Isolation of bacteria with plant growth-promoting properties from microalgae-bacterial flocs produced in high-rate oxidation ponds
Published in Environmental Technology, 2023
Wiya L. Masudi, Yinka Titilawo, Taobat A. Keshinro, A. Keith Cowan
Mung bean, a Fabaceae plant, is one of many species of Phaseolus (e.g. P. aureus and P. radiatus) moved to the genus Vigna and, globally, a very important legume crop. Cultivated in tropical and subtropical regions, mung bean is used for human food and as a green manure and livestock feed. Mung bean seeds are a good source of nutrients and are considered a substitute for meat in vegan and vegetarian dishes. Compared to some commonly grown crops, these legumes are among the most water efficient and have one of the smallest carbon footprints of any plant-based source of protein. In fact, they require less water and emit less CO2 to produce than many other row crops.
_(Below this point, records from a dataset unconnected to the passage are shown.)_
--- src/rtl/mic_tick_gen.sv ---
// Conversion-rate tick generator: counts 0..SAMPLE_PERIOD-1 while enabled and
// flags the wrap cycle. The count is forced back to 0 while disabled, so the
// first tick lands SAMPLE_PERIOD cycles after enable rises.
module mic_tick_gen #(
   parameter int SAMPLE_PERIOD = 2268
) (
   input  logic clk,
   input  logic reset,
   input  logic enable,
   output logic start_tick
);

   localparam int CW = $clog2(SAMPLE_PERIOD);
   localparam logic [CW-1:0] LAST = CW'(SAMPLE_PERIOD - 1);

   logic [CW-1:0] cnt_q, cnt_d;

   // Next count: advance while enabled, wrap at LAST, hold at 0 when disabled
   always_comb begin
      cnt_d = '0;
      if (enable && (cnt_q != LAST)) cnt_d = cnt_q + 1'b1;
   end

   assign start_tick = enable && (cnt_q == LAST);

   // Counter register
   always_ff @(posedge clk or posedge reset) begin
      if (reset) cnt_q <= '0;
      else       cnt_q <= cnt_d;
   end

endmodule
[src/rtl/pipe_controller_v2.sv]
// Control unit for a 5-stage RV32I pipeline: decode in D, E/M/W control registers, branch resolution in E.
// Optional macro CTRL_PERF_EN adds retired-instruction and taken-branch/jump counters.
module pipe_controller_v2 #(
   parameter int unsigned ACW   = 4,
   parameter int unsigned CNT_W = 32
) (
   input  logic           clk,
   input  logic           reset,
   input  logic [6:0]     opD,
   input  logic [2:0]     funct3D,
   input  logic           funct7b5D,
   input  logic           validD,
   output logic [2:0]     immsrcD,
   output logic           illegalD,
   input  logic           stallE,
   input  logic           flushE,
   input  logic           flushM,
   input  logic           zeroE,
   input  logic           ltE,
   input  logic           ltuE,
   output logic [1:0]     pcsrcE,
   output logic [ACW-1:0] alucontrolE,
   output logic           alusrcaE,
   output logic           alusrcbE,
   output logic           resultsrcEb0,
   output logic           memwriteM,
   output logic [2:0]     funct3M,
   output logic           regwriteM,
   output logic           regwriteW,
`ifdef CTRL_PERF_EN
   output logic [CNT_W-1:0] instretW,
   output logic [CNT_W-1:0] brtakenE,
`endif
   output logic [1:0]     resultsrcW
);

   localparam logic [3:0] ALU_ADD  = 4'd0;
   localparam logic [3:0] ALU_SUB  = 4'd1;
   localparam logic [3:0] ALU_AND  = 4'd2;
   localparam logic [3:0] ALU_OR   = 4'd3;
   localparam logic [3:0] ALU_XOR  = 4'd4;
   localparam logic [3:0] ALU_SLT  = 4'd5;
   localparam logic [3:0] ALU_SLTU = 4'd6;
   localparam logic [3:0] ALU_SLL  = 4'd7;
   localparam logic [3:0] ALU_SRL  = 4'd8;
   localparam logic [3:0] ALU_SRA  = 4'd9;
   localparam logic [3:0] ALU_PASSB = 4'd10;

   if (ACW < 4) begin : g_acw_check
      $error("ACW must be at least 4");
   end
   if (CNT_W < 1) begin : g_cnt_check
      $error("CNT_W must be at least 1");
   end

   logic       regwrite_d, memwrite_d, branch_d, jump_d, jalr_d;
   logic       alusrca_d, alusrcb_d, legal_d;
   logic [1:0] resultsrc_d;
   logic [3:0] alu_d, alu_f3_d;

   logic       regwriteE, memwriteE, jumpE, jalrE, branchE, validE;
   logic [1:0] resultsrcE, resultsrcM;
   logic [2:0] funct3E;
   logic       taken_e;

   // R/I-type arithmetic selection; funct7b5 picks sub (R only) and sra
   always_comb begin
      alu_f3_d = ALU_ADD;
      case (funct3D)
         3'b000:  alu_f3_d = (funct7b5D && opD == 7'b0110011) ? ALU_SUB : ALU_ADD;
         3'b001:  alu_f3_d = ALU_SLL;
         3'b010:  alu_f3_d = ALU_SLT;
         3'b011:  alu_f3_d = ALU_SLTU;
         3'b100:  alu_f3_d = ALU_XOR;
         3'b101:  alu_f3_d = funct7b5D ? ALU_SRA : ALU_SRL;
         3'b110:  alu_f3_d = ALU_OR;
         default: alu_f3_d = ALU_AND;
      endcase
   end

   always_comb begin
      regwrite_d  = 1'b0;
      memwrite_d  = 1'b0;
      branch_d    = 1'b0;
      jump_d      = 1'b0;
      jalr_d      = 1'b0;
      alusrca_d   = 1'b0;
      alusrcb_d   = 1'b0;
      resultsrc_d = 2'b00;
      immsrcD     = 3'b000;
      alu_d       = ALU_ADD;
      legal_d     = 1'b1;
      case (opD)
         7'b0000011: begin regwrite_d = 1'b1; resultsrc_d = 2'b01; alusrcb_d = 1'b1; end
         7'b0100011: begin memwrite_d = 1'b1; alusrcb_d = 1'b1; immsrcD = 3'b001; end
         7'b0110011: begin regwrite_d = 1'b1; alu_d = alu_f3_d; end
         7'b0010011: begin regwrite_d = 1'b1; alusrcb_d = 1'b1; alu_d = alu_f3_d; end
         7'b1100011: begin branch_d = 1'b1; immsrcD = 3'b010; alu_d = ALU_SUB; end
         7'b1101111: begin regwrite_d = 1'b1; jump_d = 1'b1; resultsrc_d = 2'b10; immsrcD = 3'b011; end
         7'b1100111: begin regwrite_d = 1'b1; jalr_d = 1'b1; resultsrc_d = 2'b10; alusrcb_d = 1'b1; end
         7'b0110111: begin regwrite_d = 1'b1; immsrcD = 3'b100; alu_d = ALU_PASSB; end
         7'b0010111: begin regwrite_d = 1'b1; alusrca_d = 1'b1; alusrcb_d = 1'b1; immsrcD = 3'b100; end
         default:    legal_d = 1'b0;
      endcase
   end

   assign illegalD = validD & ~legal_d;

`ifdef CTRL_PERF_EN
   logic illegalE, validM, illegalM, validW, illegalW;
`endif

   // E register: reset > flushE > stallE > load; bubbles in D never write, branch or jump
   always_ff @(posedge clk) begin
      if (reset || flushE) begin
         regwriteE   <= 1'b0;
         resultsrcE  <= 2'b00;
         memwriteE   <= 1'b0;
         jumpE       <= 1'b0;
         jalrE       <= 1'b0;
         branchE     <= 1'b0;
         alucontrolE <= '0;
         alusrcaE    <= 1'b0;
         alusrcbE    <= 1'b0;
         funct3E     <= 3'b000;
         validE      <= 1'b0;
`ifdef CTRL_PERF_EN
         illegalE    <= 1'b0;
`endif
      end else if (!stallE) begin
         regwriteE   <= regwrite_d & validD;
         resultsrcE  <= resultsrc_d;
         memwriteE   <= memwrite_d & validD;
         jumpE       <= jump_d & validD;
         jalrE       <= jalr_d & validD;
         branchE     <= branch_d & validD;
         alucontrolE <= ACW'(alu_d);
         alusrcaE    <= alusrca_d;
         alusrcbE    <= alusrcb_d;
         funct3E     <= funct3D;
         validE      <= validD;
`ifdef CTRL_PERF_EN
         illegalE    <= illegalD;
`endif
      end
   end

   assign resultsrcEb0 = resultsrcE[0];

   always_comb begin
      taken_e = 1'b0;
      case (funct3E)
         3'b000:  taken_e = zeroE;
         3'b001:  taken_e = ~zeroE;
         3'b100:  taken_e = ltE;
         3'b101:  taken_e = ~ltE;
         3'b110:  taken_e = ltuE;
         3'b111:  taken_e = ~ltuE;
         default: taken_e = 1'b0;
      endcase
   end

   always_comb begin
      pcsrcE = 2'b00;
      if (validE && jalrE)
         pcsrcE = 2'b10;
      else if (validE && (jumpE || (branchE && taken_e)))
         pcsrcE = 2'b01;
   end

   // M register advances even while E is stalled
   always_ff @(posedge clk) begin
      if (reset || flushM) begin
         regwriteM  <= 1'b0;
         resultsrcM <= 2'b00;
         memwriteM  <= 1'b0;
         funct3M    <= 3'b000;
`ifdef CTRL_PERF_EN
         validM     <= 1'b0;
         illegalM   <= 1'b0;
`endif
      end else begin
         regwriteM  <= regwriteE;
         resultsrcM <= resultsrcE;
         memwriteM  <= memwriteE;
         funct3M    <= funct3E;
`ifdef CTRL_PERF_EN
         validM     <= validE;
         illegalM   <= illegalE;
`endif
      end
   end

   always_ff @(posedge clk) begin
      if (reset) begin
         regwriteW  <= 1'b0;
         resultsrcW <= 2'b00;
`ifdef CTRL_PERF_EN
         validW     <= 1'b0;
         illegalW   <= 1'b0;
`endif
      end else begin
         regwriteW  <= regwriteM;
         resultsrcW <= resultsrcM;
`ifdef CTRL_PERF_EN
         validW     <= validM;
         illegalW   <= illegalM;
`endif
      end
   end

`ifdef CTRL_PERF_EN
   // Free-running wrap-around counters
   always_ff @(posedge clk) begin
      if (reset) begin
         instretW <= '0;
         brtakenE <= '0;
      end else begin
         if (validW && !illegalW)
            instretW <= instretW + CNT_W'(1);
         if (validE && !stallE && pcsrcE != 2'b00)
            brtakenE <= brtakenE + CNT_W'(1);
      end
   end
`endif

endmodule

[config.mk]
export PLATFORM = sky130hd
export DESIGN_NAME = pipe_controller_v2
export DESIGN_NICKNAME = d
export VERILOG_FILES = /design/src/rtl/pipe_controller_v2.sv
export SDC_FILE = /design/constraint.sdc
export NUM_CORES = 1
export LEC_CHECK = 0
export BUFFER_PORTS_ARGS = -buffer_cell sky130_fd_sc_hd__buf_2
export CORE_MARGIN = 8
export CORE_UTILIZATION = 52
export DETAILED_ROUTE_END_ITERATION = 16
export HOLD_SLACK_MARGIN = 0.02
export PLACE_DENSITY = 0.84
export SYNTH_ARGS = -nofsm -noshare
export SYNTH_HDL_FRONTEND = slang
export SYNTH_SLANG_ARGS = --single-unit
[constraint.sdc]
create_clock -name clk -period 2.45 [get_ports clk]
set_input_delay 0.1225 -clock clk [delete_from_list [all_inputs] [get_ports clk]]
set_output_delay 0.1225 -clock clk [all_outputs]
set_load 0.02 [all_outputs]
-- Word level (Yosys, flattened, before mapping)
Cells that the tools add are included.
W data, S select, Z words.
- add/sub/neg operators: 0
- $mul: 0
- div/mod/pow operators: 0
- $lt $le $gt $ge: 0
- equal/unequal tests: 20
- shift-type cells: 0
- muxes and demuxes: 17
- bitwise operators: 10
- reduce and logical (&&, ||, !) cells: 15
- operators by type and width (kind ; number):
    $pmux W4 S7 ; 1
    $eq A3 B3 Y1 const B ; 7
    $eq A7 B6 Y1 const B ; 3
    $eq A7 B7 Y1 const B ; 3
    $eq A7 B5 Y1 const B ; 2
    $pmux W3 S4 ; 1
    $pmux W4 S3 ; 1
    $mux W1 ; 11
    $reduce_or A9 Y1 ; 1
    $eq A7 B2 Y1 const B ; 1
    $reduce_or A7 Y1 ; 1
    $and A1 B1 Y1 ; 6
    $eq A3 B1 Y1 const B ; 2
    $eq A3 B2 Y1 const B ; 2
    $logic_not A3 Y1 ; 2
    $pmux W1 S6 ; 1
    $reduce_or A2 Y1 ; 3
    $reduce_or A5 Y1 ; 1
    $logic_and A1 B1 Y1 ; 4
    $not A1 Y1 ; 4
    $pmux W2 S2 ; 1
    $logic_or A1 B1 Y1 ; 3
    $mux W2 ; 1
- bits in registers: 27
- bits in latches: 0
- bits in writable memories: 0
- bits in read-only memories: 0
- output and inout bits: 21
- logic and storage cells: 79
- memories: 0

-- Logic depth before layout (Yosys ltp)
- depth in word-level cells: 7
- mapped depth: 5

-- Worst setup path before layout
No wires, ideal clock.
- path kind: register -> output
- from: register funct3E[1]
- to: output port pcsrcE[0]
- arrival: 1427 ps
- required time: 2328 ps
- path slack: 901 ps
- stages on the path, launching flop included: 5
- buffers on the path: 0
- cell sequence: dfxtp_1 -> mux2i_1 -> nor3b_1 -> a2111oi_0 -> nor4b_1
- word-level cells in the longest chain between the ends: 7
- elaborated cells on any way between the ends: 12
- RTL lines (what ; RTL line ; RTL):
    from (decl) ; 63 ; logic [2:0] funct3E;
    from (signal assigned) ; 140 ; funct3E <= funct3D;
    $eq A3 B3 Y1 (tied with other cells) ; 152 ; case (funct3E)
    $pmux W1 S6 (*) ; 152 ;
    $logic_and A1 B1 Y1 (*) ; 167 ; else if (validE && (jumpE || (branchE && taken_e)))
    $logic_or A1 B1 Y1 (*) ; 167 ;
    $logic_and A1 B1 Y1 (*) ; 167 ;
    $mux W1 (*) ; 167 ;
    $mux W2 (*) ; 165 ; if (validE && jalrE)
    to (decl) ; 21 ; output logic [1:0] pcsrcE,
Mark *: on every way between the ends. The rest lies on a longest branch, timed or not.

-- Final worst setup path
Ends and elaborated chain as after synthesis.

==> flow_summary.json <==
{
  "run_status": "finished clean",
  "design.final.nets": 190,
  "whs_ps": 102,
  "grt_max_degree": 26,
  "setup_violations": 0,
  "clk_latency_ps": 320,
  "port_buffers": 40,
  "die_area_um2": 4030,
  "synth_top_area_share_pct": 46.1,
  "worst_clock_skew_ps": 3.03,
  "post_synth_inst_count": 132,
  "clock_path_buffers": 2,
  "min_path_cells": 3,
  "final.min_clock_period_ps": 1810,
  "start_util_pct": 54.1,
  "critical_path_class": "flop to output pin",
  "ff2ff_path_depth": 3,
  "finalHoldViolations": 0,
  "final-max-slew-violation-count": 0,
  "crit_path_max_fanout": 4,
  "postRouteWirelength_um": 2700,
  "yosysWarningCount": 0,
  "placedCellCount": 192,
  "number_of_sinks_driven_by_the_clock_tree": 27,
  "power_leakage_nw": 0.631,
  "dieWidth_um": 63.5,
  "post_cts_buffers": 0,
  "drc": 0,
  "synth.area.mux_share_pct": 6.08,
  "timing.slew.headroom_pct": 59.2,
  "post-place-ws_ps": 888,
  "layout.cells.non_filler": 197,
  "overall_global_routing_usage_pct": 13.5,
  "antenna_nets_post_route": 0,
  "max-vdd-ir-drop_uv": 385,
  "worst_r2r_startpoint": "alucontrolE[0]",
  "grt_overflow": 0,
  "synth_area_leaders": "sky130_fd_sc_hd__dfxtp_1 46%, sky130_fd_sc_hd__nor2_1 5.8%, sky130_fd_sc_hd__mux2i_1 5.1%, sky130_fd_sc_hd__and2_1 4.8%, sky130_fd_sc_hd__nand3_1 3.0%",
  "num_vias": 1096,
  "flow.area_growth_from_synthesis_pct": 20.6,
  "synth_compound_gate_area_share_pct": 13.2,
  "htree_levels": 1,
  "yosys.area.top_type": "sky130_fd_sc_hd__dfxtp_1",
  "synth_edf_count": 0,
  "first_pass_iters": 4,
  "setup.reg_to_reg.worst_slack_ps": 1630,
  "power_density_nw_per_um2": 505,
  "ioPinCount": 41,
  "cp-start-kind": "flop",
  "async_flop_share_pct": 0,
  "clock_input_transition_at_the_sequential_cells_of_the_worst_setup_and_hold_paths_ps": 130,
  "worst_pin_slew_ps": 604,
  "post_layout_instance_area_um2": 1420,
  "total_power_uw": 714,
  "period_share_pct": 73.8,
  "core-area_um2": 2170,
  "synth_cell_type_count": 38,
  "yosys.area_share.xor_xnor_pct": 1.49,
  "synth_adder_area_share_pct": 0,
  "post_route_cells_drive_above_1_share_pct": 27.8,
  "final_worst_path_setup_slack_ps": 641,
  "cts_tree": "yes",
  "routed_wire_length_per_instance_um": 13.7,
  "ys_ff_latch": 27,
  "dr.first_iter.drc_count": 12,
  "route.detailed.vias_per_inst": 5.56,
  "dp.final_hpwl_um": 2130,
  "rsz0062_at_grt": "false",
  "finalSetupTns_ps": 0,
  "initial_antenna_violation_count": 0,
  "synthesis.area_per_instance_um2": 8.89,
  "cts_buffers": 3,
  "fin_util_pct": 65.2,
  "synth_simple_gate_area_share_pct": 30.2,
  "detailed_place.area_um2": 1380,
  "max_cap_violations": 0,
  "core.rowCount": 17,
  "grt_pass1_vias": 1103,
  "worst_ep_required_time_ps": 2330,
  "max_clock_freq_mhz": 553,
  "synth_area_um2": 1170,
  "yosysSeqAreaShare_pct": 46.1,
  "wire_length_of_the_first_global_routing_pass_um": 4660,
  "dominantRegCellSynth": "sky130_fd_sc_hd__dfxtp_1",
  "min-delay-path-class": "input port to flop",
  "die_y_um": 63.5,
  "synth_top_family_by_area": "simple AND/OR/NAND/NOR gates",
  "root_buffer_cell": "sky130_fd_sc_hd__clkbuf_4",
  "cts-resized-gates": 0,
  "data_arrival_time_at_the_worst_slack_endpoint_ps": 1690,
  "rr_endpoint": "alucontrolE[0]",
  "hold-path-endpoint": "funct3E[1]",
  "min_from": "funct3D[1]",
  "place_congestion": 0.860,
  "critical_path.endpoint_type": "output pin",
  "insertedDiodeCount": 0,
  "synth_nets": 152
}
==> critical path, stage by stage, from the launching register on <==
cell                        delay [ps]
sky130_fd_sc_hd__dfxtp_1           410
sky130_fd_sc_hd__mux2i_1           240
sky130_fd_sc_hd__nor3b_1            70
sky130_fd_sc_hd__a2111oi_0         380
sky130_fd_sc_hd__nor4b_1            90
sky130_fd_sc_hd__buf_2             180
==> synthesized netlist by cell type, drive strengths merged (2+ instances only) <==
master and count:
a22oi 2, nor2 18, nor2b 5, clkbuf 6
mux2i 6, nor4b 2, o31ai 2, buf 2
dfxtp 27, and3 2, nand2 8, o41ai 2
nor3 3, a21oi 4, nor4bb 2, nand3 7
o21ai 6, and2 9
==> placed cells by master, fill, tap and decap left out, drive strengths merged, types with 3 or more instances in the layout <==
| master | count |
|---|---|
| nor3 | 3 |
| and2 | 9 |
| nand3 | 7 |
| buf | 40 |
| nand2 | 8 |
| o21ai | 6 |
| dfxtp | 27 |
| mux2i | 6 |
| a21oi | 4 |
| nor2b | 5 |
| clkbuf | 3 |
| nor2 | 18 |
==> cell families after synthesis <==
logic type / after synthesis
AO/OA/AOI/OAI: 23
XOR/XNOR: 2
buffers and inverters: 9
flip-flops: 27
multiplexers: 7
AND/OR/NAND/NOR: 64
==> where the power goes <==
| group | switching (mW) | total (mW) | internal, mW |
|---|---|---|---|
| logic | 0.0492 | 0.0824 | 0.0332 |
| registers | 0.00269 | 0.445 | 0.442 |
| clock network | 0.125 | 0.187 | 0.0612 |
| total | 0.177 | 0.714 | 0.537 |
==> final cells by class <==
class / count / area, µm²
fillers: 209 / 754
clock buffers: 3 / 22.5
well taps: 28 / 35.0
clock inverters: 1 / 5.00
flip-flops and latches: 27 / 541
repair buffers: 41 / 210
inverters: 1 / 3.75
multi-input cells: 96 / 598
==> repair_timing <==
action                     CTS  global route
hold buffers                 1             0
setup endpoints to repair    0             0
hold endpoints to repair     3             0
==> worst max-delay path by stage <==
stage                          end        from  depth (start not counted)  slack (ps)
floorplan                pcsrcE[0]  funct3E[1]                          4         900
global placement    alucontrolE[2]      opD[3]                          5         930
detailed placement  alucontrolE[2]      opD[3]                          5         890
CTS                      pcsrcE[0]  funct3E[1]                          5         600
global route             pcsrcE[0]  funct3E[1]                          5         510
finish                   pcsrcE[0]  funct3E[1]                          5         640
==> routing by layer <==
metal,track usage [%],vias up,share of wire [%],wire (µm)
met5,0,-,0,0
met1,14.0,515,42,1120
met2,24.3,33,50,1360
li1,-,542,-,-
met3,3.89,6,5.8,157
met4,5.85,0,2.2,59
==> flip-flops by register name, indices dropped and copies added, names as in the netlist, 2 cells and up <==
register	flops
alucontrolE	4
funct3E	3
funct3M	3
resultsrcE	2
resultsrcM	2
resultsrcW	2
Note: power is estimated with default switching activity, not from simulation.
From a research point of view, the mung bean rooting bioassay was developed as a sensitive and relatively specific bioassay for quantifying AR initiation in response to potential plant growth regulator substances with auxin-like activity [68]. The assay is also sensitive to exogenous auxins, and the number of root primordia formed is a function of auxin concentration [69]. Interestingly, while indole- and IAA-induced changes in hypocotyl fresh mass in the present work mirrored the AR response as reported for mung bean by Li et al. [70], the dry mass of both the hypocotyl explants and the AR formed was similar across all treatments. Thus, AR formation in mung bean exposed to exogenous auxin seems to occur independently of carbon, nitrogen and nutrient availability or acquisition at the explant level, and more so on auxin-induced cell de-differentiation, determination of root founder cells, differentiation of these founder root cells into AR, and establishment of sink strength as posited by Druege et al. [71].